California Law School Academic Attrition Rates
Gail Heriot

This is interesting.  It is a chart of the 2005 First-Year J.D. Attrition Rates at California's ABA-Approved Law Schools.  The first number is overall attrition rate (which includes transfers), and the second number is academic attrition.
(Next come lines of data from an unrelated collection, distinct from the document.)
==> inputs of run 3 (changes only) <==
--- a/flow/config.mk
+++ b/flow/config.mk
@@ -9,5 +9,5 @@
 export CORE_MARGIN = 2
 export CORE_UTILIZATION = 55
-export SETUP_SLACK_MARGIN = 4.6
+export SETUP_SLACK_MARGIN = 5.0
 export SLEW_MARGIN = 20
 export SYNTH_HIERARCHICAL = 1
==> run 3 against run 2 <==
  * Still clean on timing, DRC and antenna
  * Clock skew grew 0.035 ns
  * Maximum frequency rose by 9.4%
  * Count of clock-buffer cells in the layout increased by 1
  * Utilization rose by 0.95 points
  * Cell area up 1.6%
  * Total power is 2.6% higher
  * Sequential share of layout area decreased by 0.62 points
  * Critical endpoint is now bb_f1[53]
Background: an optimization exercise with open tools, aiming at small area. Do not read the settings as production practice.
Function was checked by simulation only, so behaviour that the tests miss may differ from the original.

==> flow/design.v, too long to show whole: its modules and the start of the top module <==
// module tnr_front: 582 lines
// module tnr_step: 99 lines
// module tnr_mix: 225 lines
// module tnr_blend_top: 106 lines
module tnr_blend_top (
    input  logic        clk,
    input  logic        reset,
    input  logic        in_valid,
    input  logic [11:0] cur,
    input  logic [11:0] prev,
    input  logic [8:0]  blend_th0,
    input  logic [8:0]  blend_th1,
    output logic        out_valid,
    output logic [11:0] out_pixel
);
  // ...
==> flow/run.sh <==
#!/bin/bash
# synth_recipe.tcl (not shown) runs the flow's synth.tcl, then flattens the netlist and writes it again
# the make line also repeats each setting of config.mk as NAME=value (left out here)
make -C /OpenROAD-flow-scripts/flow DESIGN_CONFIG=/design/flow/config.mk WORK_HOME=/design/flow/orfs CLKGATE_MAP_FILE= SYNTH_SCRIPT=/design/flow/synth_recipe.tcl finish
==> flow/config.mk <==
export PLATFORM = sky130hd
export DESIGN_NAME = tnr_blend_top
export DESIGN_NICKNAME = tnr_blend_top
export VERILOG_FILES = /design/flow/design.v
export SDC_FILE = /design/flow/constraint.sdc
export NUM_CORES = 4
export LEC_CHECK = 0
export CAP_MARGIN = 20
export CORE_MARGIN = 2
export CORE_UTILIZATION = 60
export CTS_BUF_LIST = sky130_fd_sc_hd__clkbuf_4 sky130_fd_sc_hd__clkbuf_8
export GPL_TIMING_DRIVEN = 0
export SLEW_MARGIN = 20
export SYNTH_HIERARCHICAL = 1
==> flow/constraint.sdc <==
create_clock -name core_clock -period 5.0 [get_ports {clk}]
set_input_delay 1.0000 -clock core_clock [delete_from_list [all_inputs] [get_ports {clk}]]
set_output_delay 1.0000 -clock core_clock [all_outputs]
set_load 0.01 [all_outputs]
  1. UC-Davis -- 0.5%--0.0%
  2. Stanford-- 0.6%--0.0%
  3. UC-Berkeley -- 1.1%--0.0%
  4. UC Hastings -- 3.0%--1.2%
  5. UCLA -- 5.2%--0.0%
  6. USC -- 5.4%--1.5%
  7. University of San Diego -- 8.3%--1.8%
  8. Chapman -- 8.8%--2.2%
  9. Loyola -- 10.8%--4.2%
  10. Santa Clara -- 11.9%--6.9%
  11. Pepperdine -- 12.6%--5.5%
  12. McGeorge -- 13.1%--8.1%
  13. Thomas Jefferson --13.4%--6.7%
  14. Southwestern -- 17.5%--8.3%
  15. USF -- 18.3%--8%
  16. Western State -- 18.5%--2.8%
  17. Golden Gate -- 28.7%--16.6%
  18. Cal. Western -- 29.6%--10.3%
  19. Whittier -- 31.0% --14.9%

I don't know how many in the overall attrition rate are drop outs and how many are transfers.  But I do know that real drop-outs (as opposed to transfers) tend to be students who are doing poorly. (The research of Richard Sander has shown that financial difficulties play only a minor role in causing drop outs, although, of course, there are exceptions.)  But there are lots of reasons that a student might do poorly in his or her first year of law school.  Some students may be talented in many other ways, but don't have a particular aptitude for law.  (I've had a few cases of students with extremely subtle minds who just don't grasp law.) Others don't enjoy it and therefore can't seem to apply themselves.  Whatever the source of the problem, it is sometimes better to leave law school after only one year, than to go further into debt and eventually fail the bar examination (or worse yet, pass it and be miserable for the rest of their lives). 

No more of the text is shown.